The present invention relates to monitoring the condition of a substance using impedance spectroscopy to indicate in real or near real time, i.e., while the substance is being used, the physio-chemical condition of a substance based on a correlation of measurements from electrical signals, using a statistical technique, to previously determined values.
The use of impedance spectroscopy techniques to monitor fluid conditions is previously known. For example, U.S. Pat. Nos. 6,433,560, 6,380,746, 6,377,052, and 6,278,281, along with U.S. Published Application 2003/0141882 of Zou et al., all assigned to the assignee of the present invention, all teach different configurations of electrodes for measuring current and then computing values for impedance. Further, the '281 patent teaches comparing the difference in currents at two frequencies with known bulk and interfacial impedance measurements to determine fluid conditions. Similarly, the '052 and '746 patents teach comparing the difference in impedance values calculated from exciting electrodes at two frequencies to determine fluid conditions.

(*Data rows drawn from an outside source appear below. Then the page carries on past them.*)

--- src/rtl/dm_pipe.sv ---
// dm_pipe: handshaked single-cycle data memory for the RV32I MEM stage.
// Accepts one load/store per cycle and returns a registered response one edge later.
// Optional feature macro: DM_MISALIGN_TRAP_EN (misaligned half/word accesses fault
// instead of being aligned down).
// Ports:
//   clk, rstn                 clock, async active-low reset
//   req_valid/req_ready       request handshake (req_ready is combinational)
//   req_we, req_type          store flag, DM_* access type
//   req_addr, req_wdata       byte address, store data
//   rsp_valid/rsp_ready       response handshake
//   rsp_rdata, rsp_fault      registered load result, fault flag
module dm_pipe #(
    parameter int unsigned DEPTH     = 128,
    parameter logic [31:0] BASE_ADDR = 32'h0000_0000
) (
    input  logic        clk,
    input  logic        rstn,
    input  logic        req_valid,
    output logic        req_ready,
    input  logic        req_we,
    input  logic [2:0]  req_type,
    input  logic [31:0] req_addr,
    input  logic [31:0] req_wdata,
    output logic        rsp_valid,
    input  logic        rsp_ready,
    output logic [31:0] rsp_rdata,
    output logic        rsp_fault
);

    localparam int unsigned AW     = $clog2(DEPTH);
    localparam logic [31:0] SPAN   = 32'(DEPTH * 4);

    // Access type encodings shared with the core's control decoder
    localparam logic [2:0] DM_WORD              = 3'd0;
    localparam logic [2:0] DM_HALFWORD          = 3'd1;
    localparam logic [2:0] DM_HALFWORD_UNSIGNED = 3'd2;
    localparam logic [2:0] DM_BYTE              = 3'd3;
    localparam logic [2:0] DM_BYTE_UNSIGNED     = 3'd4;

    typedef enum logic {
        S_EMPTY = 1'b0,
        S_FULL  = 1'b1
    } state_e;

    state_e      state_q, state_d;
    logic [31:0] rdata_q, rdata_d;
    logic        fault_q, fault_d;
    logic [31:0] mem_q [DEPTH];

    logic [31:0]   off;
    logic [AW-1:0] idx;
    logic [1:0]    lane;
    logic          in_range;
    logic          type_bad;
    logic          misalign;
    logic          fault_c;
    logic          accept;
    logic          mem_we;
    logic [31:0]   rd_word;
    logic [15:0]   rd_half;
    logic [7:0]    rd_byte;
    logic [31:0]   load_data;
    logic [3:0]    st_be;
    logic [31:0]   st_data;

    assign rsp_valid = (state_q == S_FULL);
    assign rsp_rdata = rdata_q;
    assign rsp_fault = fault_q;
    assign req_ready = !rsp_valid || rsp_ready;
    assign accept    = req_valid && req_ready;

    // Address decode relative to the array base
    always_comb begin
        off      = req_addr - BASE_ADDR;
        in_range = (off < SPAN);
        idx      = off[AW+1:2];
        lane     = off[1:0];
    end

    // Fault classification
    always_comb begin
        if (req_we) begin
            type_bad = !((req_type == DM_WORD) || (req_type == DM_HALFWORD) ||
                         (req_type == DM_BYTE));
        end else begin
            type_bad = (req_type > DM_BYTE_UNSIGNED);
        end
`ifdef DM_MISALIGN_TRAP_EN
        misalign = ((req_type == DM_WORD) && (lane != 2'd0)) ||
                   (((req_type == DM_HALFWORD) || (req_type == DM_HALFWORD_UNSIGNED)) &&
                    lane[0]);
`else
        misalign = 1'b0;
`endif
        fault_c = !in_range || type_bad || misalign;
        mem_we  = accept && req_we && !fault_c;
    end

    // Load lane extraction; misaligned half/word addresses fall back to the aligned lane
    always_comb begin
        rd_word = mem_q[idx];
        rd_half = lane[1] ? rd_word[31:16] : rd_word[15:0];
        case (lane)
            2'd0:    rd_byte = rd_word[7:0];
            2'd1:    rd_byte = rd_word[15:8];
            2'd2:    rd_byte = rd_word[23:16];
            default: rd_byte = rd_word[31:24];
        endcase
        case (req_type)
            DM_WORD:              load_data = rd_word;
            DM_HALFWORD:          load_data = {{16{rd_half[15]}}, rd_half};
            DM_HALFWORD_UNSIGNED: load_data = {16'h0000, rd_half};
            DM_BYTE:              load_data = {{24{rd_byte[7]}}, rd_byte};
            DM_BYTE_UNSIGNED:     load_data = {24'h000000, rd_byte};
            default:              load_data = 32'h0000_0000;
        endcase
    end

    // Store byte enables and lane-replicated data
    always_comb begin
        st_be   = 4'b0000;
        st_data = req_wdata;
        case (req_type)
            DM_WORD: st_be = 4'b1111;
            DM_HALFWORD: begin
                st_be   = lane[1] ? 4'b1100 : 4'b0011;
                st_data = {2{req_wdata[15:0]}};
            end
            DM_BYTE: begin
                st_be   = 4'(4'b0001 << lane);
                st_data = {4{req_wdata[7:0]}};
            end
            default: st_be = 4'b0000;
        endcase
    end

    // Response FSM next state and response payload
    always_comb begin
        state_d = state_q;
        rdata_d = rdata_q;
        fault_d = fault_q;
        case (state_q)
            S_EMPTY: begin
                if (accept) begin
                    state_d = S_FULL;
                end
            end
            S_FULL: begin
                if (accept) begin
                    state_d = S_FULL;
                end else if (rsp_ready) begin
                    state_d = S_EMPTY;
                end
            end
            default: state_d = S_EMPTY;
        endcase
        if (accept) begin
            fault_d = fault_c;
            rdata_d = (fault_c || req_we) ? 32'h0000_0000 : load_data;
        end
    end

    // Response registers
    always_ff @(posedge clk or negedge rstn) begin
        if (!rstn) begin
            state_q <= S_EMPTY;
            rdata_q <= 32'h0000_0000;
            fault_q <= 1'b0;
        end else begin
            state_q <= state_d;
            rdata_q <= rdata_d;
            fault_q <= fault_d;
        end
    end

    // Data array: contents are not reset, but writes are blocked while rstn is low
    always_ff @(posedge clk or negedge rstn) begin
        if (!rstn) begin
        end else if (mem_we) begin
            for (int unsigned b = 0; b < 4; b++) begin
                if (st_be[b]) begin
                    mem_q[idx][8*b +: 8] <= st_data[8*b +: 8];
                end
            end
        end
    end

endmodule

The value of using impedance spectroscopy to monitor fluid conditions lies in the fact that it is desirable to be able to determine when a fluid, for example, an engine lubricant, has degraded to the point where it has either exhausted or come close to exhausting its useful life. Similarly, it is desirable to know how many hours of useful life remain with respect to a fluid sample. For an application such as monitoring the condition of an engine lubricant, it is desirable to be able to monitor the fluid condition while the engine is operating, as opposed to performing tests in a laboratory.

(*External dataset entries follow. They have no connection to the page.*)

`src/rtl/dma_priority_arbiter.sv`:
```
// dma_priority_arbiter
//
// This is the four-channel DMA request arbiter and CPU hold-handshake sequencer.
// DREQ is registered once and normalised to active-high. Channels that are masked
// are dropped. The remaining requests are resolved under fixed or rotating
// priority. The winner is then walked through the HRQ/HLDA hold handshake, and one
// DACK is issued for the whole of its service.
//
// Ports
//   clk            in   system clock, rising edge
//   RESET_n        in   asynchronous active-low reset
//   command[7:0]   in   [7] DACK pol, [6] DREQ pol, [4] rotating, [2] disable
//   mask[3:0]      in   1 = channel request ignored
//   DREQ[3:0]      in   channel requests, polarity per command[6]
//   HLDA           in   CPU hold acknowledge
//   EOP_n          in   end of process / terminal count, active low
//   status_rd      in   one-cycle pulse, clears tc_status
//   HRQ            out  hold request to CPU
//   DACK[3:0]      out  channel acknowledge, polarity per command[7]
//   active_channel out  granted / pending channel index
//   busy           out  FSM not in IDLE
//   tc_status[3:0] out  sticky terminal-count flags
//
// State     | meaning
// ----------+-----------------------------------------------------------
// S_IDLE    | no service; arbitrate qualified requests unless disabled
// S_REQ     | winner latched, HRQ raised, waiting for HLDA
// S_GRANT   | bus held, DACK active for active_channel
// S_RELEASE | HRQ/DACK dropped, waiting for CPU to release HLDA

module dma_priority_arbiter (
    input  logic       clk,
    input  logic       RESET_n,
    input  logic [7:0] command,
    input  logic [3:0] mask,
    input  logic [3:0] DREQ,
    input  logic       HLDA,
    input  logic       EOP_n,
    input  logic       status_rd,
    output logic       HRQ,
    output logic [3:0] DACK,
    output logic [1:0] active_channel,
    output logic       busy,
    output logic [3:0] tc_status
);

    typedef enum logic [1:0] {
        S_IDLE    = 2'd0,
        S_REQ     = 2'd1,
        S_GRANT   = 2'd2,
        S_RELEASE = 2'd3
    } state_e;

    state_e     state_q, state_d;
    logic [3:0] dreq_q, dreq_d;
    logic [1:0] top_q, top_d;
    logic [1:0] active_q, active_d;
    logic [3:0] grant_q, grant_d;
    logic [3:0] tc_q, tc_d;

    logic [3:0] req;
    logic       any_req;
    logic [1:0] winner;

    // The register holds the request in active-high form. Its reset value of 0
    // therefore means "no request" whatever the DREQ polarity. A polarity change
    // reaches arbitration one cycle later.
    assign dreq_d  = DREQ ^ {4{~command[6]}};
    assign req     = dreq_q & ~mask;
    assign any_req = |req;

    // Rotating search starting at top_q. The loop runs from lowest priority to
    // highest, so the last match wins. top_q is 0 in fixed mode, and the same
    // search then gives fixed priority.
    always_comb begin
        winner = top_q;
        for (int i = 3; i >= 0; i--) begin
            if (req[top_q + 2'(i)]) begin
                winner = top_q + 2'(i);
            end
        end
    end

    always_comb begin
        state_d  = state_q;
        active_d = active_q;
        grant_d  = grant_q;
        top_d    = top_q;
        tc_d     = status_rd ? 4'b0000 : tc_q;

        case (state_q)
            S_IDLE: begin
                if (!command[2] && any_req) begin
                    state_d  = S_REQ;
                    active_d = winner;
                end
            end
            S_REQ: begin
                if (HLDA) begin
                    state_d = S_GRANT;
                    grant_d = 4'b0001 << active_q;
                end else if (!req[active_q]) begin
                    state_d = S_RELEASE;
                end
            end
            S_GRANT: begin
                if (!EOP_n) begin
                    // If this set coincides with a status_rd clear, the set
                    // overrides the clear for this bit.
                    tc_d[active_q] = 1'b1;
                    state_d        = S_RELEASE;
                end else if (!req[active_q] || !HLDA) begin
                    state_d = S_RELEASE;
                end
                if (state_d == S_RELEASE) begin
                    grant_d = 4'b0000;
                end
            end
            S_RELEASE: begin
                if (!HLDA) begin
                    state_d = S_IDLE;
                end
            end
            default: begin
                state_d = S_IDLE;
                grant_d = 4'b0000;
            end
        endcase

        if (state_q != S_RELEASE && state_d == S_RELEASE) begin
            top_d = active_q + 2'd1;
        end
        if (!command[4]) begin
            top_d = 2'd0;
        end
    end

    always_ff @(posedge clk or negedge RESET_n) begin
        if (!RESET_n) begin
            state_q  <= S_IDLE;
            dreq_q   <= 4'b0000;
            top_q    <= 2'd0;
            active_q <= 2'd0;
            grant_q  <= 4'b0000;
            tc_q     <= 4'b0000;
        end else begin
            state_q  <= state_d;
            dreq_q   <= dreq_d;
            top_q    <= top_d;
            active_q <= active_d;
            grant_q  <= grant_d;
            tc_q     <= tc_d;
        end
    end

    // HRQ and DACK are decoded from registered state only. The async reset
    // therefore drops both at once.
    assign HRQ            = (state_q == S_REQ) || (state_q == S_GRANT);
    assign busy           = (state_q != S_IDLE);
    assign DACK           = grant_q ^ {4{~command[7]}};
    assign active_channel = active_q;
    assign tc_status      = tc_q;

endmodule

```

Lubricating fluids comprise three basic components: (1) base stock, (2) additives, and (3) contaminants. These components are known to influence the bulk and interfacial properties of the lubricant. Lubricating fluids possess interfacial properties, such as wear protection and corrosion protection, which are present at the interface between the fluid and the metal it protects. Different portions of the impedance spectrum correspond to bulk and interfacial properties. Previous applications of impedance spectroscopy have measured bulk properties and interfacial properties separately, but the capability of measuring the two together has not been previously appreciated. Accordingly, it would be desirable if bulk and interfacial properties could be measured together in order to give a more complete picture of the engine lubricant.

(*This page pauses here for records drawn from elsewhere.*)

===== config.mk =====
export PLATFORM = sky130hd
export DESIGN_NAME = voxel_sequencer_flat
export DESIGN_NICKNAME = d
export VERILOG_FILES = /design/src/rtl/voxel_sequencer_if.sv /design/src/rtl/voxel_sequencer.sv /design/src/flat_wrapper.sv
export SDC_FILE = /design/constraint.sdc
export NUM_CORES = 1
export LEC_CHECK = 0
export BUFFER_PORTS_ARGS = -buffer_cell sky130_fd_sc_hd__buf_2
export CORE_MARGIN = 5
export CORE_UTILIZATION = 53
export CTS_CLUSTER_DIAMETER = 120
export DETAILED_ROUTE_END_ITERATION = 6
export PLACE_DENSITY = 0.8
export SYNTH_ARGS = -nofsm -noshare
export SYNTH_HDL_FRONTEND = slang
export SYNTH_SLANG_ARGS = --single-unit

===== constraint.sdc =====
create_clock -name clk -period 5.7 [get_ports clk]
set_clock_uncertainty 0.1 [all_clocks]
set_input_delay 0.57 -clock clk [delete_from_list [all_inputs] [get_ports clk]]
set_output_delay 0.57 -clock clk [all_outputs]
set_load 0.05 [all_outputs]

===== src/rtl/voxel_sequencer_if.sv =====
// rtl/voxel_sequencer_if.sv - framebuffer write handshake between the sequencer and the framebuffer writer
interface voxel_sequencer_if #(
  parameter int INDEX_BITS = 32,
  parameter int PIXEL_BITS = 8
);
  logic [INDEX_BITS-1:0] fb_addr;
  logic [PIXEL_BITS-1:0] fb_data;
  logic                  fb_valid;
  logic                  fb_ready;

  modport master (output fb_addr, output fb_data, output fb_valid, input fb_ready);
  modport slave  (input fb_addr, input fb_data, input fb_valid, output fb_ready);
endinterface


===== src/rtl/voxel_sequencer.sv =====
// rtl/voxel_sequencer.sv - frame controller: voxel rasterize/shade broadcast then pixel readout to framebuffer
// Optional SKIP_EMPTY_EN: voxels with id 0 are skipped without a pulse or broadcast update.
module voxel_sequencer #(
  parameter int VADDR_BITS     = 12,
  parameter int COORD_BITS     = 8,
  parameter int PALETTE_BITS   = 32 - (COORD_BITS * 3),
  parameter int PIXEL_BITS     = 8,
  parameter int INDEX_BITS     = 32,
  parameter int NUM_PIXELS     = 76800,
  parameter int TIMEOUT_CYCLES = 255
) (
  input  logic                                 clk,
  input  logic                                 rst,
  input  logic                                 start_i,
  input  logic [VADDR_BITS:0]                  voxel_count_i,
  output logic                                 busy_o,
  output logic                                 frame_done_o,
  output logic [VADDR_BITS-1:0]                voxel_addr_o,
  input  logic [3*COORD_BITS+PALETTE_BITS-1:0] voxel_rdata_i,
  output logic [PALETTE_BITS-1:0]              palette_addr_o,
  input  logic [PIXEL_BITS-1:0]                palette_rdata_i,
  output logic                                 shader_clear_o,
  output logic                                 do_rasterize_o,
  output logic                                 do_shade_o,
  output logic [COORD_BITS-1:0]                voxel_x_o,
  output logic [COORD_BITS-1:0]                voxel_y_o,
  output logic [COORD_BITS-1:0]                voxel_z_o,
  output logic [PALETTE_BITS-1:0]              voxel_id_o,
  output logic [PIXEL_BITS-1:0]                palette_entry_o,
  output logic [INDEX_BITS-1:0]                pixel_index_o,
  input  logic                                 rasterizing_done_i,
  input  logic                                 shading_done_i,
  input  logic [PIXEL_BITS-1:0]                pixel_i,
  voxel_sequencer_if.master                    fb,
  output logic [15:0]                          timeout_count_o
);

  localparam int VW = 3*COORD_BITS + PALETTE_BITS;

  typedef enum logic [3:0] {
    IDLE, CLEAR, R_FETCH, R_LATCH, R_WAIT, R_NEXT,
    S_FETCH, S_PAL, S_LATCH, S_WAIT, S_NEXT,
    RD_SETUP, RD_CAPTURE, RD_PUSH
  } state_t;

  state_t                  state_q;
  logic [VADDR_BITS:0]     count_q;
  logic [VADDR_BITS-1:0]   vptr_q;
  logic [INDEX_BITS-1:0]   pix_q;
  logic [7:0]              timer_q;
  logic [15:0]             tmo_q;
  logic [COORD_BITS-1:0]   x_q, y_q, z_q;
  logic [PALETTE_BITS-1:0] id_q;
  logic [PIXEL_BITS-1:0]   pal_q;
  logic                    clear_q, rast_q, shade_q, frame_done_q;
  logic [INDEX_BITS-1:0]   fb_addr_q;
  logic [PIXEL_BITS-1:0]   fb_data_q;
  logic                    fb_valid_q;

  logic [COORD_BITS-1:0]   rd_x, rd_y, rd_z;
  logic [PALETTE_BITS-1:0] rd_id;
  logic                    skip_d;
  logic                    last_voxel_d;
  logic                    timer_expired_d;
  logic [15:0]             tmo_d;

  assign rd_x  = voxel_rdata_i[VW-1 -: COORD_BITS];
  assign rd_y  = voxel_rdata_i[VW-1-COORD_BITS -: COORD_BITS];
  assign rd_z  = voxel_rdata_i[PALETTE_BITS+COORD_BITS-1 -: COORD_BITS];
  assign rd_id = voxel_rdata_i[PALETTE_BITS-1:0];

`ifdef SKIP_EMPTY_EN
  assign skip_d = (rd_id == '0);
`else
  assign skip_d = 1'b0;
`endif

  // count is VADDR_BITS+1 wide so a full memory (2^VADDR_BITS voxels) still terminates
  assign last_voxel_d    = ({1'b0, vptr_q} == (count_q - (VADDR_BITS+1)'(1)));
  assign timer_expired_d = (timer_q == 8'(TIMEOUT_CYCLES - 1));
  assign tmo_d           = (tmo_q == 16'hFFFF) ? tmo_q : tmo_q + 16'd1;

  always_ff @(posedge clk or posedge rst) begin
    if (rst) begin
      state_q      <= IDLE;
      count_q      <= '0;
      vptr_q       <= '0;
      pix_q        <= '0;
      timer_q      <= '0;
      tmo_q        <= '0;
      x_q          <= '0;
      y_q          <= '0;
      z_q          <= '0;
      id_q         <= '0;
      pal_q        <= '0;
      clear_q      <= 1'b0;
      rast_q       <= 1'b0;
      shade_q      <= 1'b0;
      frame_done_q <= 1'b0;
      fb_addr_q    <= '0;
      fb_data_q    <= '0;
      fb_valid_q   <= 1'b0;
    end else begin
      clear_q      <= 1'b0;
      rast_q       <= 1'b0;
      shade_q      <= 1'b0;
      frame_done_q <= 1'b0;
      case (state_q)
        IDLE: begin
          if (start_i) begin
            count_q <= voxel_count_i;
            vptr_q  <= '0;
            pix_q   <= '0;
            tmo_q   <= '0;
            clear_q <= 1'b1;
            state_q <= CLEAR;
          end
        end
        CLEAR:   state_q <= (count_q == '0) ? RD_SETUP : R_FETCH;
        R_FETCH: state_q <= R_LATCH;
        R_LATCH: begin
          if (skip_d) begin
            state_q <= R_NEXT;
          end else begin
            x_q     <= rd_x;
            y_q     <= rd_y;
            z_q     <= rd_z;
            id_q    <= rd_id;
            rast_q  <= 1'b1;
            timer_q <= '0;
            state_q <= R_WAIT;
          end
        end
        R_WAIT: begin
          if (rasterizing_done_i) begin
            state_q <= R_NEXT;
          end else if (timer_expired_d) begin
            tmo_q   <= tmo_d;
            state_q <= R_NEXT;
          end else begin
            timer_q <= timer_q + 8'd1;
          end
        end
        R_NEXT: begin
          if (last_voxel_d) begin
            vptr_q  <= '0;
            state_q <= S_FETCH;
          end else begin
            vptr_q  <= vptr_q + VADDR_BITS'(1);
            state_q <= R_FETCH;
          end
        end
        S_FETCH: state_q <= S_PAL;
        S_PAL: begin
          if (skip_d) begin
            state_q <= S_NEXT;
          end else begin
            x_q     <= rd_x;
            y_q     <= rd_y;
            z_q     <= rd_z;
            id_q    <= rd_id;
            state_q <= S_LATCH;
          end
        end
        S_LATCH: begin
          pal_q   <= palette_rdata_i;
          shade_q <= 1'b1;
          timer_q <= '0;
          state_q <= S_WAIT;
        end
        S_WAIT: begin
          if (shading_done_i) begin
            state_q <= S_NEXT;
          end else if (timer_expired_d) begin
            tmo_q   <= tmo_d;
            state_q <= S_NEXT;
          end else begin
            timer_q <= timer_q + 8'd1;
          end
        end
        S_NEXT: begin
          if (last_voxel_d) begin
            vptr_q  <= '0;
            state_q <= RD_SETUP;
          end else begin
            vptr_q  <= vptr_q + VADDR_BITS'(1);
            state_q <= S_FETCH;
          end
        end
        RD_SETUP: state_q <= RD_CAPTURE;
        RD_CAPTURE: begin
          fb_data_q  <= pixel_i;
          fb_addr_q  <= pix_q;
          fb_valid_q <= 1'b1;
          state_q    <= RD_PUSH;
        end
        RD_PUSH: begin
          if (fb.fb_ready) begin
            fb_valid_q <= 1'b0;
            if (pix_q == INDEX_BITS'(NUM_PIXELS - 1)) begin
              frame_done_q <= 1'b1;
              pix_q        <= '0;
              state_q      <= IDLE;
            end else begin
              pix_q   <= pix_q + INDEX_BITS'(1);
              state_q <= RD_SETUP;
            end
          end
        end
        default: state_q <= IDLE;
      endcase
    end
  end

  // palette memory has one cycle of latency, so its address follows the live voxel word
  assign palette_addr_o  = (state_q == S_PAL && !skip_d) ? rd_id : '0;
  assign busy_o          = (state_q != IDLE);
  assign frame_done_o    = frame_done_q;
  assign voxel_addr_o    = vptr_q;
  assign shader_clear_o  = clear_q;
  assign do_rasterize_o  = rast_q;
  assign do_shade_o      = shade_q;
  assign voxel_x_o       = x_q;
  assign voxel_y_o       = y_q;
  assign voxel_z_o       = z_q;
  assign voxel_id_o      = id_q;
  assign palette_entry_o = pal_q;
  assign pixel_index_o   = pix_q;
  assign timeout_count_o = tmo_q;
  assign fb.fb_addr      = fb_addr_q;
  assign fb.fb_data      = fb_data_q;
  assign fb.fb_valid     = fb_valid_q;

endmodule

Existing methods of monitoring fluid conditions using impedance spectroscopy fail to contemporaneously measure a plurality of fluid properties. Rather, prior art methods, including those disclosed by the above-mentioned patents and publication, calculate impedance in different ways in order to determine a value for one fluid property. It can be shown that up to 90% of available information is not utilized when single parameter measurement techniques are employed. Thus, there is a need for systems and methods capable of implementing a multiple parameter function or functions to make quantitative measures of a broad range of fluid condition metrics.